Feature selection for reduced model

To evaluate whether a model with a reduced number of features could achieve similar performance, we performed a feature selection based on feature importances on the training dataset as measured by Shapley additive explanation (SHAP) values—a game-theoretic approach to explain the output of machine learning models using the python package SHAP (version 0.39.0)20. We selected the top 20 unique features with the highest average absolute SHAP values, excluding duplicates of the same physiological parameters. Using that list of features, we trained another model on the training dataset in the same way as described above for the full model.

Prediction of mortality in COVID-19 patients and comparison with other models

To assess the ability of the gradient boosted tree models trained on non-COVID-19 viral pneumonia patients to predict the mortality of COVID-19 patients, we applied the trained model on the COVID-19 patient dataset and calculated the auROC and auPRC for the prediction of mortality, weighting each sample using the weights as described above to uniformly weigh each patient independent of their length of stay. We additionally calculated the positive predictive value (PPV)/precision, negative predictive value (NPV), F1 score, specificity and sensitivity/recall for the threshold value that yielded the highest F1 score. To assess model calibration, we determined the Brier score and calibration curves (fraction of positive vs. mean predicted value from the models). All performance metrics and the calibration curve were computed using scikit-learn (version 0.24.1). Confidence intervals were calculated using bootstrap resampling (2000 samples).

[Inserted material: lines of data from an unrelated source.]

File: src/rtl/sp_ram_param.sv
// Parametrised single-port synchronous RAM with byte enables, selectable
// read-during-write behaviour, a word-per-cycle clear engine and error strobes.
module sp_ram_param #(
    parameter int WIDTH    = 16,
    parameter int DEPTH    = 12,
    parameter int ADDR_W   = 4,
    parameter int RDW_MODE = 0
) (
    input  logic                 clk,
    input  logic                 rst,
    input  logic                 clr,
    input  logic [ADDR_W-1:0]    addr,
    input  logic                 wr_en,
    input  logic                 re_en,
    input  logic [WIDTH/8-1:0]   be,
    input  logic [WIDTH-1:0]     din,
    output logic [WIDTH-1:0]     dout,
    output logic                 dout_valid,
    output logic                 busy,
    output logic                 err
);

    localparam int NB = WIDTH / 8;
    localparam logic [ADDR_W-1:0] LAST = ADDR_W'(DEPTH - 1);

    // Access handshake: an access is a cycle with wr_en or re_en high. It is
    // accepted only in IDLE with an in-range address; otherwise err pulses
    // on the following cycle. Accepted reads raise dout_valid one cycle later.
    typedef enum logic {S_CLEAR, S_IDLE} state_t;

    state_t            state, state_nxt;
    logic [ADDR_W-1:0] cnt, cnt_nxt;

    logic [WIDTH-1:0]  mem [DEPTH];

    logic              access, in_range, ok, do_wr, do_rd, clr_we;
    logic [WIDTH-1:0]  old_word, new_word;

    always_ff @(posedge clk or negedge rst) begin
        if (!rst) begin
            state <= S_CLEAR;
            cnt   <= '0;
        end else begin
            state <= state_nxt;
            cnt   <= cnt_nxt;
        end
    end

    always_comb begin
        state_nxt = state;
        cnt_nxt   = cnt;
        case (state)
            S_CLEAR: begin
                cnt_nxt = cnt + ADDR_W'(1);
                if (cnt == LAST) begin
                    state_nxt = S_IDLE;
                    cnt_nxt   = '0;
                end
            end
            S_IDLE: begin
                if (clr) begin
                    state_nxt = S_CLEAR;
                    cnt_nxt   = '0;
                end
            end
            default: state_nxt = S_CLEAR;
        endcase
    end

    assign busy = (state == S_CLEAR);

    always_comb begin
        access   = wr_en | re_en;
        in_range = ({1'b0, addr} < (ADDR_W + 1)'(DEPTH));
        ok       = (state == S_IDLE) && in_range;
        do_wr    = ok && wr_en;
        do_rd    = ok && re_en;
        clr_we   = rst && (state == S_CLEAR);
        old_word = mem[addr];
        new_word = old_word;
        for (int k = 0; k < NB; k++) begin
            if (be[k]) new_word[8*k +: 8] = din[8*k +: 8];
        end
    end

    // Storage has no reset so it maps onto RAM primitives; the clear engine
    // zeroes it synchronously instead.
    always_ff @(posedge clk) begin
        if (clr_we) begin
            mem[cnt] <= '0;
        end else if (do_wr) begin
            mem[addr] <= new_word;
        end
    end

    always_ff @(posedge clk or negedge rst) begin
        if (!rst) begin
            dout       <= '0;
            dout_valid <= 1'b0;
            err        <= 1'b0;
        end else begin
            dout_valid <= do_rd;
            err        <= access && !ok;
            if (do_rd) begin
                dout <= (RDW_MODE != 0 && wr_en) ? new_word : old_word;
            end
        end
    end

endmodule

File: config.mk
export PLATFORM = sky130hd
export DESIGN_NAME = sp_ram_param
export DESIGN_NICKNAME = d
export VERILOG_FILES = /design/src/rtl/sp_ram_param.sv
export SDC_FILE = /design/constraint.sdc
export NUM_CORES = 1
export LEC_CHECK = 0
export CAP_MARGIN = 20
export CORE_MARGIN = 2
export CORE_UTILIZATION = 35
export CTS_CLUSTER_SIZE = 40
export DETAILED_ROUTE_END_ITERATION = 12
export PLACE_DENSITY = 0.63
export SETUP_SLACK_MARGIN = 0.2
export SYNTH_ARGS = -nofsm -noshare
export SYNTH_HDL_FRONTEND = slang
export SYNTH_SLANG_ARGS = --single-unit
File: constraint.sdc
create_clock -name clk -period 3.3 [get_ports clk]
set_input_delay 0.66 -clock clk [delete_from_list [all_inputs] [get_ports clk]]
set_output_delay 0.66 -clock clk [all_outputs]
set_load 0.01 [all_outputs]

To display the time course of performance metrics, we applied the prediction models on the set of bins from the same time (e.g. first 24 h) without sample weighting, as each patient contributed at most one data point per time bin.

To compare the predictive performance of our model to those of the established clinical scores APACHE2, SAPS2 and SOFA, we calculated the respective performance metrics for the prediction of mortality within the next 5 days using the scores directly.

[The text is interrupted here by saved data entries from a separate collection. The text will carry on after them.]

[src/rtl/sdr_req_arb.sv]
// ============================================================================
//  Module   : sdr_req_arb
//  Brief    : Two-requester round-robin front end for an SDRAM controller
//             application port, with a stall watchdog.
//  Revision : 1.0
// ============================================================================
`default_nettype none

module sdr_req_arb #(
    parameter int APP_AW = 26,
    parameter int dw     = 32,
    parameter int bl     = 9,
    parameter int TMO_W  = 10
) (
    input  logic              wb_clk_i,
    input  logic              wb_rst_i,

    input  logic              m0_req,
    input  logic [APP_AW-1:0] m0_addr,
    input  logic [bl-1:0]     m0_len,
    input  logic              m0_wr_n,
    input  logic [dw-1:0]     m0_wr_data,
    input  logic [dw/8-1:0]   m0_wr_en_n,
    output logic              m0_ack,
    output logic              m0_wr_next,
    output logic              m0_rd_valid,
    output logic              m0_last,

    input  logic              m1_req,
    input  logic [APP_AW-1:0] m1_addr,
    input  logic [bl-1:0]     m1_len,
    input  logic              m1_wr_n,
    input  logic [dw-1:0]     m1_wr_data,
    input  logic [dw/8-1:0]   m1_wr_en_n,
    output logic              m1_ack,
    output logic              m1_wr_next,
    output logic              m1_rd_valid,
    output logic              m1_last,

    output logic              app_req,
    output logic [APP_AW-1:0] app_req_addr,
    output logic [bl-1:0]     app_req_len,
    output logic              app_req_wr_n,
    output logic [dw-1:0]     app_wr_data,
    output logic [dw/8-1:0]   app_wr_en_n,
    input  logic              app_req_ack,
    input  logic              app_wr_next_req,
    input  logic              app_rd_valid,
    input  logic              app_last_rd,
    input  logic              app_last_wr,
    output logic [dw-1:0]     rd_data,
    input  logic [dw-1:0]     app_rd_data,
    output logic              arb_err,
    output logic              gnt_id
);

    typedef enum logic [1:0] {
        S_IDLE = 2'd0,
        S_REQ  = 2'd1,
        S_XFER = 2'd2
    } state_t;

    state_t              state_q, state_d;
    logic                ptr_q,   ptr_d;    // requester favoured on a tie
    logic                own_q,   own_d;
    logic                err_q,   err_d;
    logic [TMO_W-1:0]    wdog_q,  wdog_d;
    logic [APP_AW-1:0]   addr_q,  addr_d;
    logic [bl-1:0]       len_q,   len_d;
    logic                wrn_q,   wrn_d;

    logic                w_sel;
    logic                w_busy;
    logic                w_own_last;
    logic                w_wdog_max;

    assign w_sel      = (m0_req && m1_req) ? ptr_q : m1_req;
    assign w_busy     = (state_q != S_IDLE);
    assign w_own_last = wrn_q ? app_last_rd : app_last_wr;
    assign w_wdog_max = &wdog_q;

    always_comb begin
        state_d = state_q;
        ptr_d   = ptr_q;
        own_d   = own_q;
        err_d   = err_q;
        addr_d  = addr_q;
        len_d   = len_q;
        wrn_d   = wrn_q;
        case (state_q)
            S_IDLE: begin
                if (m0_req || m1_req) begin
                    state_d = S_REQ;
                    own_d   = w_sel;
                    addr_d  = w_sel ? m1_addr : m0_addr;
                    len_d   = w_sel ? m1_len  : m0_len;
                    wrn_d   = w_sel ? m1_wr_n : m0_wr_n;
                end
            end
            S_REQ: begin
                if (app_req_ack) begin
                    state_d = S_XFER;
                end else if (w_wdog_max) begin
                    state_d = S_IDLE;
                    err_d   = 1'b1;
                    ptr_d   = ~own_q;
                end
            end
            S_XFER: begin
                // a real completion takes priority over a coincident timeout
                if (w_own_last || w_wdog_max) begin
                    state_d = S_IDLE;
                    ptr_d   = ~own_q;
                    if (!w_own_last) err_d = 1'b1;
                end
            end
            default: state_d = S_IDLE;
        endcase

        if (state_d != state_q || state_q == S_IDLE) wdog_d = '0;
        else                                         wdog_d = wdog_q + TMO_W'(1);
    end

    always_ff @(posedge wb_clk_i or posedge wb_rst_i) begin
        if (wb_rst_i) begin
            state_q <= S_IDLE;
            ptr_q   <= 1'b0;
            own_q   <= 1'b0;
            err_q   <= 1'b0;
            wdog_q  <= '0;
            addr_q  <= '0;
            len_q   <= '0;
            wrn_q   <= 1'b0;
        end else begin
            state_q <= state_d;
            ptr_q   <= ptr_d;
            own_q   <= own_d;
            err_q   <= err_d;
            wdog_q  <= wdog_d;
            addr_q  <= addr_d;
            len_q   <= len_d;
            wrn_q   <= wrn_d;
        end
    end

    assign app_req      = (state_q == S_REQ);
    assign app_req_addr = addr_q;
    assign app_req_len  = len_q;
    assign app_req_wr_n = wrn_q;
    assign gnt_id       = own_q;
    assign arb_err      = err_q;
    assign rd_data      = app_rd_data;

    assign m0_ack       = app_req && app_req_ack && !own_q;
    assign m1_ack       = app_req && app_req_ack &&  own_q;

    // Strobes and write data only ever reach the current owner.
    assign app_wr_data  = !w_busy ? '0 : (own_q ? m1_wr_data : m0_wr_data);
    assign app_wr_en_n  = !w_busy ? '1 : (own_q ? m1_wr_en_n : m0_wr_en_n);

    assign m0_wr_next   = w_busy && !own_q && app_wr_next_req;
    assign m1_wr_next   = w_busy &&  own_q && app_wr_next_req;
    assign m0_rd_valid  = w_busy && !own_q && app_rd_valid;
    assign m1_rd_valid  = w_busy &&  own_q && app_rd_valid;
    assign m0_last      = w_busy && !own_q && w_own_last;
    assign m1_last      = w_busy &&  own_q && w_own_last;

endmodule

`default_nettype wire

To further compare the predictive performance of previously published models that were specifically developed to predict mortality in COVID-19 patients1,2,8, we used each of the models as published (without retraining) to the COVID-19 dataset and evaluated the respective performance metrics for prediction of mortality within the next 5 days.

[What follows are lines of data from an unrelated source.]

**src/rtl/bxb_dma_pkg.sv**
```systemverilog
// Shared types and default widths for the Bxb DMA read path.
// The tag layout here matches the default build (up to 4 requesters, 10-bit burstcount).
package bxb_dma_pkg;

   localparam int unsigned BXB_ADDR_W  = 32;
   localparam int unsigned BXB_BURST_W = 10;
   localparam int unsigned BXB_DATA_W  = 64;

   typedef enum logic [0:0] {
      StIdle,
      StIssue
   } arb_state_e;

   typedef struct packed {
      logic [1:0]             id;
      logic [BXB_BURST_W-1:0] burst;
   } bxb_tag_t;

endpackage

```
**src/rtl/bxb_tag_fifo.sv**
```systemverilog
// In-order tag FIFO for outstanding read bursts; first-word-fall-through head.
// DEPTH must be a power of two so the pointers wrap naturally.
module bxb_tag_fifo #(
   parameter int unsigned WIDTH = 12,
   parameter int unsigned DEPTH = 8
) (
   input  logic                     clk_i,
   input  logic                     rst_i,
   input  logic                     push_i,
   input  logic [WIDTH-1:0]         wdata_i,
   input  logic                     pop_i,
   output logic [WIDTH-1:0]         rdata_o,
   output logic                     full_o,
   output logic                     empty_o,
   output logic [$clog2(DEPTH):0]   count_o
);

   localparam int unsigned PtrW = $clog2(DEPTH);
   localparam int unsigned CntW = PtrW + 1;

   logic [WIDTH-1:0] mem_q [DEPTH];
   logic [PtrW-1:0]  wr_ptr_q, wr_ptr_d;
   logic [PtrW-1:0]  rd_ptr_q, rd_ptr_d;
   logic [CntW-1:0]  count_q, count_d;
   logic             do_push, do_pop;

   assign full_o  = (count_q == CntW'(DEPTH));
   assign empty_o = (count_q == '0);
   assign count_o = count_q;
   assign rdata_o = mem_q[rd_ptr_q];

   always_comb begin
      do_push  = push_i && (!full_o || pop_i);
      do_pop   = pop_i && !empty_o;
      wr_ptr_d = wr_ptr_q;
      rd_ptr_d = rd_ptr_q;
      count_d  = count_q;
      if (do_push) begin
         wr_ptr_d = wr_ptr_q + PtrW'(1);
      end
      if (do_pop) begin
         rd_ptr_d = rd_ptr_q + PtrW'(1);
      end
      if (do_push && !do_pop) begin
         count_d = count_q + CntW'(1);
      end else if (do_pop && !do_push) begin
         count_d = count_q - CntW'(1);
      end
   end

   always_ff @(posedge clk_i or posedge rst_i) begin
      if (rst_i) begin
         wr_ptr_q <= '0;
         rd_ptr_q <= '0;
         count_q  <= '0;
      end else begin
         wr_ptr_q <= wr_ptr_d;
         rd_ptr_q <= rd_ptr_d;
         count_q  <= count_d;
      end
   end

   // Storage needs no reset: entries are only read when count says they are valid.
   always_ff @(posedge clk_i) begin
      if (do_push) begin
         mem_q[wr_ptr_q] <= wdata_i;
      end
   end

endmodule

```
**src/rtl/bxb_rd_arbiter.sv**
```systemverilog
// Shares one Avalon-MM burst read master among NUM_REQ requesters with per-burst round-robin
// arbitration; return beats are steered to their owner through an in-order tag FIFO.
module bxb_rd_arbiter
   import bxb_dma_pkg::*;
#(
   parameter int unsigned NUM_REQ   = 3,
   parameter int unsigned ADDR_W    = BXB_ADDR_W,
   parameter int unsigned BURST_W   = BXB_BURST_W,
   parameter int unsigned DATA_W    = BXB_DATA_W,
   parameter int unsigned MAX_OUTST = 8
) (
   input  logic                       bxb_clock,
   input  logic                       bxb_reset,
   input  logic [NUM_REQ-1:0]         s_read,
   input  logic [NUM_REQ*ADDR_W-1:0]  s_address,
   input  logic [NUM_REQ*BURST_W-1:0] s_burstcount,
   output logic [NUM_REQ-1:0]         s_waitrequest,
   output logic [NUM_REQ-1:0]         s_readdatavalid,
   output logic [DATA_W-1:0]          s_readdata,
   output logic [ADDR_W-1:0]          m_address,
   output logic [BURST_W-1:0]         m_burstcount,
   output logic                       m_read,
   input  logic                       m_waitrequest,
   input  logic                       m_readdatavalid,
   input  logic [DATA_W-1:0]          m_readdata,
   output logic                       err_sticky
);

   localparam int unsigned IdW  = $clog2(NUM_REQ);
   localparam int unsigned CntW = $clog2(MAX_OUTST) + 1;

   typedef struct packed {
      logic [IdW-1:0]     id;
      logic [BURST_W-1:0] burst;
   } tag_t;

   arb_state_e          state_q, state_d;
   logic [IdW-1:0]      rr_q, rr_d;
   logic [ADDR_W-1:0]   m_address_q, m_address_d;
   logic [BURST_W-1:0]  m_burstcount_q, m_burstcount_d;
   logic [BURST_W-1:0]  beat_q, beat_d;
   logic [NUM_REQ-1:0]  s_readdatavalid_q, s_readdatavalid_d;
   logic [DATA_W-1:0]   s_readdata_q, s_readdata_d;
   logic                err_q, err_d;

   logic [IdW-1:0]      cand, win_id;
   logic                win_vld, grant, accept;
   logic [ADDR_W-1:0]   sel_addr;
   logic [BURST_W-1:0]  sel_bc, cur_beats;
   logic                push, pop, fifo_full, fifo_empty;
   logic [CntW-1:0]     fifo_cnt;
   tag_t                push_tag, head_tag;

   // Scan downward so the last hit is the first asserted index after the rr pointer.
   always_comb begin
      cand     = '0;
      win_id   = '0;
      win_vld  = 1'b0;
      sel_addr = '0;
      sel_bc   = '0;
      for (int i = int'(NUM_REQ); i >= 1; i--) begin
         cand = IdW'((int'(rr_q) + i) % int'(NUM_REQ));
         if (s_read[cand]) begin
            win_vld = 1'b1;
            win_id  = cand;
         end
      end
      for (int j = 0; j < int'(NUM_REQ); j++) begin
         if (win_id == IdW'(j)) begin
            sel_addr = s_address[j*ADDR_W +: ADDR_W];
            sel_bc   = s_burstcount[j*BURST_W +: BURST_W];
         end
      end
   end

   // Space is reserved at grant time, so a burst in ISSUE can always be pushed.
   assign grant  = (state_q == StIdle) && win_vld && (fifo_cnt < CntW'(MAX_OUTST));
   assign accept = (state_q == StIssue) && !m_waitrequest;

   always_comb begin
      state_d = state_q;
      unique case (state_q)
         StIdle:  if (grant)  state_d = StIssue;
         StIssue: if (accept) state_d = StIdle;
         default: state_d = StIdle;
      endcase
   end

   always_comb begin
      rr_d           = grant ? win_id   : rr_q;
      m_address_d    = grant ? sel_addr : m_address_q;
      m_burstcount_d = grant ? sel_bc   : m_burstcount_q;
   end

   always_comb begin
      m_read         = (state_q == StIssue);
      push           = accept && (m_burstcount_q != '0) && !fifo_full;
      push_tag.id    = rr_q;
      push_tag.burst = m_burstcount_q;
      for (int i = 0; i < int'(NUM_REQ); i++) begin
         s_waitrequest[i] = !(grant && (win_id == IdW'(i)));
      end
   end

   always_comb begin
      pop               = 1'b0;
      beat_d            = beat_q;
      cur_beats         = (beat_q == '0) ? head_tag.burst : beat_q;
      s_readdatavalid_d = '0;
      s_readdata_d      = s_readdata_q;
      err_d             = err_q;
      if (accept && (m_burstcount_q == '0)) begin
         err_d = 1'b1;
      end
      if (m_readdatavalid) begin
         if (fifo_empty) begin
            err_d = 1'b1;
         end else begin
            for (int i = 0; i < int'(NUM_REQ); i++) begin
               s_readdatavalid_d[i] = (head_tag.id == IdW'(i));
            end
            s_readdata_d = m_readdata;
            if (cur_beats == BURST_W'(1)) begin
               pop    = 1'b1;
               beat_d = '0;
            end else begin
               beat_d = cur_beats - BURST_W'(1);
            end
         end
      end
   end

   always_ff @(posedge bxb_clock or posedge bxb_reset) begin
      if (bxb_reset) begin
         state_q           <= StIdle;
         rr_q              <= IdW'(NUM_REQ - 1);
         m_address_q       <= '0;
         m_burstcount_q    <= '0;
         beat_q            <= '0;
         s_readdatavalid_q <= '0;
         s_readdata_q      <= '0;
         err_q             <= 1'b0;
      end else begin
         state_q           <= state_d;
         rr_q              <= rr_d;
         m_address_q       <= m_address_d;
         m_burstcount_q    <= m_burstcount_d;
         beat_q            <= beat_d;
         s_readdatavalid_q <= s_readdatavalid_d;
         s_readdata_q      <= s_readdata_d;
         err_q             <= err_d;
      end
   end

   assign m_address       = m_address_q;
   assign m_burstcount    = m_burstcount_q;
   assign s_readdatavalid = s_readdatavalid_q;
   assign s_readdata      = s_readdata_q;
   assign err_sticky      = err_q;

   bxb_tag_fifo #(
      .WIDTH (IdW + BURST_W),
      .DEPTH (MAX_OUTST)
   ) u_tag_fifo (
      .clk_i   (bxb_clock),
      .rst_i   (bxb_reset),
      .push_i  (push),
      .wdata_i (push_tag),
      .pop_i   (pop),
      .rdata_o (head_tag),
      .full_o  (fifo_full),
      .empty_o (fifo_empty),
      .count_o (fifo_cnt)
   );

endmodule

```
**config.mk**
```make
export PLATFORM = sky130hd
export DESIGN_NAME = bxb_rd_arbiter
export DESIGN_NICKNAME = d
export VERILOG_FILES = /design/src/rtl/bxb_dma_pkg.sv /design/src/rtl/bxb_tag_fifo.sv /design/src/rtl/bxb_rd_arbiter.sv
export SDC_FILE = /design/constraint.sdc
export NUM_CORES = 1
export LEC_CHECK = 0
export CORE_UTILIZATION = 47
export CTS_CLUSTER_SIZE = 25
export DETAILED_ROUTE_END_ITERATION = 16
export PLACE_DENSITY = 0.89
export SLEW_MARGIN = 20
export SYNTH_ARGS = -nofsm -noshare
export SYNTH_HDL_FRONTEND = slang
export SYNTH_SLANG_ARGS = --single-unit
```
**constraint.sdc**
```tcl
create_clock -name bxb_clock -period 5.4 [get_ports bxb_clock]
set_clock_uncertainty 0.15 [all_clocks]
set_input_delay 1.08 -clock bxb_clock [delete_from_list [all_inputs] [get_ports bxb_clock]]
set_output_delay 1.08 -clock bxb_clock [all_outputs]
set_load 0.01 [all_outputs]
```
==> metrics.cfg <==
[synthesis]
ys_seq_elements = 229
syn-num-nets = 1078
seq_area_frac_synth = 0.624
yosysWarningCount = 0
synthTopCellsByArea = dfrtp_1 33%, edfxtp_1 29%, nand2_1 9.5%, mux4_2 5.4%, mux2i_1 4.9%
syn_area_mm2 = 0.00996
synthArstFlopShare = 0.581
synth_cell_types = 49
synth_edf_count = 96
syn_avg_cell_area_um2 = 11.4
synth_area_leader_cell = dfrtp_1
synth_top_area_frac = 0.332
synthCells = 871
synth-main-ff-cell = dfrtp_1

[grt]
gr-total-overflow = 0
grt_max_degree = 99
grt_usage = 0.247
grt_pass1_wl_mm = 41.6
antenna_found_initial = 4
grt_pass1_vias = 7998

[timing]
post-route-period-util = 0.817
slew_headroom = 0.401
final.setup.tns_ns = 0
report.final.slew_viol_count = 0
fin_crit_ns = 4.41
fin_ws_ns = 0.986
hold_viol_final = 0
hold_slack_ns = 0.322
tightestPinTransition_ns = 0.899
finalSetupViolCount = 0
fmax_mhz = 227
grt_setup_unrepaired = false

[critical_path]
rr_worst_depth = 14
path_cells = clkdlybuf4s50_1 > nor2_1 > maj3_1 > nand2_1 > o211ai_1 > or2_2 > clkdlybuf4s50_1
crit_fanout = 6
r2r_slack_ns = 1.09
max_stage_delay_ns = 0.56
cp-end-kind = output pin
start_kind = primary input
reg2reg_to = u_tag_fifo.count_o[3]
critPathSlowestCell = clkdlybuf4s50_1
worstPathBufferInverterCount = 2
cp.arrival_ns = 3.18
worstPathRequired_ns = 4.17
cp_top_family = buffers and inverters
path_class = primary input to output pin
reg2reg_from = u_tag_fifo.rd_ptr_q[1]
crit_top_cell = clkdlybuf4s50_1

[clocking]
cts_resized = 0
tritoncts = done
cts-root-buf = clkbuf_16
ctsHoldBuffers = 0
cts_num_sinks = 229
clk_pin_slew_ns = 0.06
cts_setup_buffers = 0
clockBufferDepth = 3
worst_skew_pair.late_latency_ns = 0.53
htree_levels = 1
cts-buffers-inserted = 24

[drt]
via_count = 7721
drt_iter0_markers = 496
drc = 0
viasPerCell = 5.26
wire_per_inst_um = 18.0
wl_mm = 26.5
drtPass1Iterations = 5
antenna_left = 0

[final_layout]
final_common_cell = clkdlybuf4s50_1
layout.cells.non_filler = 1469
final_area_mm2 = 0.0142
area_delta_synth_final_pct = 42.3
nets = 1384
drive_gt1_frac = 0.0845
utilization = 0.691
most-common-layout-cells = 310 x clkdlybuf4s50_1, 253 x nand2_1, 132 x dfrtp_1, 96 x edfxtp_1, 68 x nor2_1

[pwr]
switchingPower_mw = 2.51
power_frac_seq = 0.381
powerDensity_mw_per_mm2 = 512
pwr-share-clk = 0.231
swShare = 0.346
pwr-share-comb = 0.388
p_leak_nw = 6.00
power_mw = 7.26
peakVddDrop_v = 0.000308
power.internal_mw = 4.75

[min_path]
hold-path-endpoint = s_readdata[1]
min_from = s_readdata[1]
hold_class = flop to flop
holdPathStages = 2

[die]
coreArea_mm2 = 0.0205
die_area_mm2 = 0.0218
fp.dieW_um = 148
chipHeight_um = 148
pin_count = 311
initial_utilization = 0.486
rows = 52

[place]
placed_area_mm2 = 0.0134
dp_cells = 1421
io_buffers = 310
dpl.hpwl_mm = 18.8
post-place-ws_ns = 0.969
globalplace.congestion = 0.889

[outcome]
status = completed

[flow_run]
cap_violations = 0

Predictive performance relative to the endpoint

To determine the predictive performance of our models not only relative to the admission to the ICU but also relative to the endpoint (death in non-surviving patients), we needed to define an endpoint for the surviving patients. Using the discharge from the ICU as the endpoint would create an unrealistic and trivial comparison, as surviving patients close to discharge will show significantly different characteristics as non-surviving patients close to death. We therefore applied a case–control matching scheme: Assuming that the time courses of the diseases are comparable between the surviving and non-surviving patients, we clipped the data of each surviving patient to the length of stay of a randomly selected non-surviving patient21,22. Specifically, we determined the length of ICU stay for all non-surviving patients (time between admission and death). Then, for each surviving patient, we randomly picked a length of ICU stay from the non-surviving patients that was less or equal than the length of ICU stay of that surviving patient. This length of stay of the non-surviving patient then determined the endpoint for the surviving patient. We thus matched the durations of ICU treatment of the surviving patients to those of the non-surviving patients, without changing the prevalence of mortality in the dataset, as all surviving and non-surviving patients are still maintained in the dataset.

To provide a higher time resolution of the predictive performance, we aggregated data in 1 h time bins with respect to the endpoint, calculating the variable aggregates (10th, 50th and 90th percentile) as described above.